Dispersion of traffic-related exhaust particles near the Berlin urban motorway - Estimation of fleet emission factors
Abstract
Atmospheric particle number size distributions of airborne particles (diameter range 10-500 nm) were collected over ten weeks at three sites in the vicinity of the A100 urban motorway in Berlin, Germany. The A100 carries about 180000 vehicles on a weekday. The roadside particle distributions showed a number maximum between 20nm and 60nm clearly related to the motorway emissions. The average total number concentration at roadside was 28000 per cubic cm with a total range of 1200-168000 per cubic cm.
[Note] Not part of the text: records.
## src/rtl/tmr_pkg.sv

```systemverilog
package tmr_pkg;
    localparam int ADDR_W = 5;
    localparam int CNT_W  = 16;

    localparam logic [ADDR_W-1:0] A_CNT_HI = 5'h00;
    localparam logic [ADDR_W-1:0] A_CNT_LO = 5'h01;
    localparam logic [ADDR_W-1:0] A_CTRL   = 5'h02;
    localparam logic [ADDR_W-1:0] A_CHMODE = 5'h03;
    localparam logic [ADDR_W-1:0] A_CHFLG  = 5'h04;
    localparam logic [ADDR_W-1:0] A_MFLG   = 5'h05;
    localparam logic [ADDR_W-1:0] A_PA_HI  = 5'h06;
    localparam logic [ADDR_W-1:0] A_PA_LO  = 5'h07;

    typedef struct packed {
        logic fast_clr;
        logic frz_stop;
        logic cnt_en;
    } ctrl_t;

    typedef struct packed {
        logic pa_edge;
        logic pa_ovf;
        logic cnt_ovf;
    } mflg_t;

    // Channel data window: bit 4 set, bits 3:1 pick the channel.
    function automatic logic is_chan(input logic [ADDR_W-1:0] a, input int n);
        return a[4] && (int'(a[3:1]) == n);
    endfunction
endpackage

```

## src/rtl/tmr_counter.sv

```systemverilog
module tmr_counter
    import tmr_pkg::*;
(
    input  logic             clk,
    input  logic             rst_n,
    input  logic             run,
    input  logic             ld_hi,
    input  logic             ld_lo,
    input  logic [7:0]       wdata,
    output logic [CNT_W-1:0] cnt_q,
    output logic             wrap
);
    localparam logic [CNT_W-1:0] CNT_MAX = '1;

    typedef struct packed {
        logic [CNT_W-1:0] cnt;
    } cnt_st_t;

    cnt_st_t st_d, st_q;

    always_comb begin
        st_d = st_q;
        wrap = 1'b0;
        if (ld_hi || ld_lo) begin
            if (ld_hi) st_d.cnt[15:8] = wdata;
            if (ld_lo) st_d.cnt[7:0]  = wdata;
        end else if (run) begin
            st_d.cnt = st_q.cnt + 1'b1;
            wrap     = (st_q.cnt == CNT_MAX);
        end
    end

    always_ff @(posedge clk or negedge rst_n) begin
        if (!rst_n) st_q <= '0;
        else        st_q <= st_d;
    end

    assign cnt_q = st_q.cnt;
endmodule

```

## src/rtl/tmr_regs.sv

```systemverilog
module tmr_regs
    import tmr_pkg::*;
#(
    parameter int NCH = 8
) (
    input  logic                   clk,
    input  logic                   rst_n,
    input  logic                   wr,
    input  logic [ADDR_W-1:0]      addr,
    input  logic [7:0]             wdata,
    output ctrl_t                  ctrl,
    output logic [NCH-1:0]         chmode,
    output logic [15:0]            pacnt,
    output logic [NCH-1:0][15:0]   chdat
);
    typedef struct packed {
        ctrl_t                 ctrl;
        logic [NCH-1:0]        chmode;
        logic [15:0]           pacnt;
        logic [NCH-1:0][15:0]  chdat;
    } regs_st_t;

    regs_st_t st_d, st_q;

    always_comb begin
        st_d = st_q;
        if (wr) begin
            if (addr == A_CTRL)   st_d.ctrl   = ctrl_t'(wdata[2:0]);
            if (addr == A_CHMODE) st_d.chmode = wdata[NCH-1:0];
            if (addr == A_PA_HI)  st_d.pacnt[15:8] = wdata;
            if (addr == A_PA_LO)  st_d.pacnt[7:0]  = wdata;
            for (int n = 0; n < NCH; n++) begin
                if (is_chan(addr, n)) begin
                    if (addr[0]) st_d.chdat[n][7:0]  = wdata;
                    else         st_d.chdat[n][15:8] = wdata;
                end
            end
        end
    end

    always_ff @(posedge clk or negedge rst_n) begin
        if (!rst_n) st_q <= '0;
        else        st_q <= st_d;
    end

    assign ctrl   = st_q.ctrl;
    assign chmode = st_q.chmode;
    assign pacnt  = st_q.pacnt;
    assign chdat  = st_q.chdat;
endmodule

```

## src/rtl/tmr_flags.sv

```systemverilog
module tmr_flags
    import tmr_pkg::*;
#(
    parameter int NCH = 8
) (
    input  logic              clk,
    input  logic              rst_n,
    input  logic              fast,
    input  logic              rd,
    input  logic              wr,
    input  logic [ADDR_W-1:0] addr,
    input  logic [7:0]        wdata,
    input  logic [NCH-1:0]    chmode,
    input  logic [NCH-1:0]    chan_evt,
    input  logic              ovf_evt,
    input  logic              pa_ovf_evt,
    input  logic              pa_edge_evt,
    output logic [NCH-1:0]    ch_flg,
    output mflg_t             mflg
);
    typedef struct packed {
        logic [NCH-1:0] ch;
        mflg_t          m;
    } flg_st_t;

    flg_st_t        st_d, st_q;
    logic [NCH-1:0] ch_clr;
    mflg_t          m_clr;
    logic           acc;

    always_comb begin
        acc    = rd || wr;
        ch_clr = '0;
        m_clr  = '0;
        if (fast) begin
            for (int n = 0; n < NCH; n++) begin
                if (is_chan(addr, n))
                    ch_clr[n] = chmode[n] ? wr : rd;
            end
            if (acc && (addr == A_CNT_HI || addr == A_CNT_LO))
                m_clr.cnt_ovf = 1'b1;
            if (acc && (addr == A_PA_HI || addr == A_PA_LO)) begin
                m_clr.pa_ovf  = 1'b1;
                m_clr.pa_edge = 1'b1;
            end
        end else if (wr) begin
            if (addr == A_CHFLG) ch_clr = wdata[NCH-1:0];
            if (addr == A_MFLG)  m_clr  = mflg_t'(wdata[2:0]);
        end

        st_d.ch        = (st_q.ch & ~ch_clr) | chan_evt;
        st_d.m.cnt_ovf = (st_q.m.cnt_ovf & ~m_clr.cnt_ovf) | ovf_evt;
        st_d.m.pa_ovf  = (st_q.m.pa_ovf  & ~m_clr.pa_ovf)  | pa_ovf_evt;
        st_d.m.pa_edge = (st_q.m.pa_edge & ~m_clr.pa_edge) | pa_edge_evt;
    end

    always_ff @(posedge clk or negedge rst_n) begin
        if (!rst_n) st_q <= '0;
        else        st_q <= st_d;
    end

    assign ch_flg = st_q.ch;
    assign mflg   = st_q.m;


    ch_set_chk: assert property (@(posedge clk) disable iff (!rst_n)
        (chan_evt != '0) |=> ((ch_flg & $past(chan_evt)) == $past(chan_evt)));


    zero_wr_keep_chk: assert property (@(posedge clk) disable iff (!rst_n)
        (!fast && wr && addr == A_CHFLG)
        |=> ((~$past(ch_flg) | ch_flg | $past(wdata[NCH-1:0])) == '1));


    fast_flgwr_chk: assert property (@(posedge clk) disable iff (!rst_n)
        (fast && wr && addr == A_CHFLG) |=> ((~$past(ch_flg) | ch_flg) == '1));


    pa_fastclr_chk: assert property (@(posedge clk) disable iff (!rst_n)
        (fast && (rd || wr) && (addr == A_PA_HI || addr == A_PA_LO)
         && !pa_ovf_evt && !pa_edge_evt) |=> (!mflg.pa_ovf && !mflg.pa_edge));
endmodule

```

## src/rtl/tmr_flagblk.sv

```systemverilog
module tmr_flagblk
    import tmr_pkg::*;
#(
    parameter int NCH = 8
) (
    input  logic              clk,
    input  logic              rst_n,
    input  logic [ADDR_W-1:0] bus_addr,
    input  logic              bus_rd,
    input  logic              bus_wr,
    input  logic [7:0]        bus_wdata,
    output logic [7:0]        bus_rdata,
    input  logic              frz_in,
    input  logic [NCH-1:0]    chan_evt,
    input  logic              pa_ovf_evt,
    input  logic              pa_edge_evt,
    output logic [CNT_W-1:0]  cnt_out
);
    ctrl_t                ctrl;
    logic [NCH-1:0]       chmode;
    logic [15:0]          pacnt;
    logic [NCH-1:0][15:0] chdat;
    logic [NCH-1:0]       ch_flg;
    mflg_t                mflg;
    logic                 run, wrap, ld_hi, ld_lo;
    logic [CNT_W-1:0]     cnt_q;

    assign run   = ctrl.cnt_en && !(ctrl.frz_stop && frz_in);
    assign ld_hi = bus_wr && (bus_addr == A_CNT_HI);
    assign ld_lo = bus_wr && (bus_addr == A_CNT_LO);

    tmr_counter u_cnt (
        .clk   (clk),
        .rst_n (rst_n),
        .run   (run),
        .ld_hi (ld_hi),
        .ld_lo (ld_lo),
        .wdata (bus_wdata),
        .cnt_q (cnt_q),
        .wrap  (wrap)
    );

    tmr_regs #(.NCH(NCH)) u_regs (
        .clk    (clk),
        .rst_n  (rst_n),
        .wr     (bus_wr),
        .addr   (bus_addr),
        .wdata  (bus_wdata),
        .ctrl   (ctrl),
        .chmode (chmode),
        .pacnt  (pacnt),
        .chdat  (chdat)
    );

    tmr_flags #(.NCH(NCH)) u_flags (
        .clk         (clk),
        .rst_n       (rst_n),
        .fast        (ctrl.fast_clr),
        .rd          (bus_rd),
        .wr          (bus_wr),
        .addr        (bus_addr),
        .wdata       (bus_wdata),
        .chmode      (chmode),
        .chan_evt    (chan_evt),
        .ovf_evt     (wrap),
        .pa_ovf_evt  (pa_ovf_evt),
        .pa_edge_evt (pa_edge_evt),
        .ch_flg      (ch_flg),
        .mflg        (mflg)
    );

    always_comb begin
        bus_rdata = '0;
        case (bus_addr)
            A_CNT_HI: bus_rdata = cnt_q[15:8];
            A_CNT_LO: bus_rdata = cnt_q[7:0];
            A_CTRL:   bus_rdata = {5'b0, ctrl};
            A_CHMODE: bus_rdata[NCH-1:0] = chmode;
            A_CHFLG:  bus_rdata[NCH-1:0] = ch_flg;
            A_MFLG:   bus_rdata = {5'b0, mflg};
            A_PA_HI:  bus_rdata = pacnt[15:8];
            A_PA_LO:  bus_rdata = pacnt[7:0];
            default: begin
                for (int n = 0; n < NCH; n++) begin
                    if (is_chan(bus_addr, n))
                        bus_rdata = bus_addr[0] ? chdat[n][7:0] : chdat[n][15:8];
                end
            end
        endcase
    end

    assign cnt_out = cnt_q;


    cnt_freeze_chk: assert property (@(posedge clk) disable iff (!rst_n)
        (ctrl.frz_stop && frz_in && !ld_hi && !ld_lo) |=> $stable(cnt_out));


    cnt_wrap_chk: assert property (@(posedge clk) disable iff (!rst_n)
        (cnt_out == 16'hFFFF && ctrl.cnt_en && !frz_in && !ld_hi && !ld_lo)
        |=> (cnt_out == 16'h0000 && mflg.cnt_ovf));
endmodule

```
At distances of 80 and 400 m from the motorway the concentrations decreased to mean levels of 11000 and 9000 per cubic cm, respectively. An obstacle-resolving dispersion model was applied to simulate the 3-D flow field and traffic tracer transport in the urban environment around the motorway. By inverse modelling, vehicle emission factors were derived that are representative of a fleet with a relative share of 6% lorry-like vehicles, and driving at a speed of 80 km/h. Three different calculation approaches were compared, which differ in the choice of the experimental winds driving the flow simulation. The average emission factor per vehicle was 2.1 (plus/minus 0.2) x 10^(14) per km for particle number and 0.077 (plus/minus 0.01) x 10^(14) cubic cm per km for particle volume. Regression analysis suggested that lorry-like vehicles emit 123 (plus/minus 28) times more particle number than passenger car-like vehicles, and lorry-like vehicles account for about 91% of particulate number emissions on weekdays. Our work highlights the increasing applicability of 3-D flow models in urban microscale environments and their usefulness for determining traffic emission factors.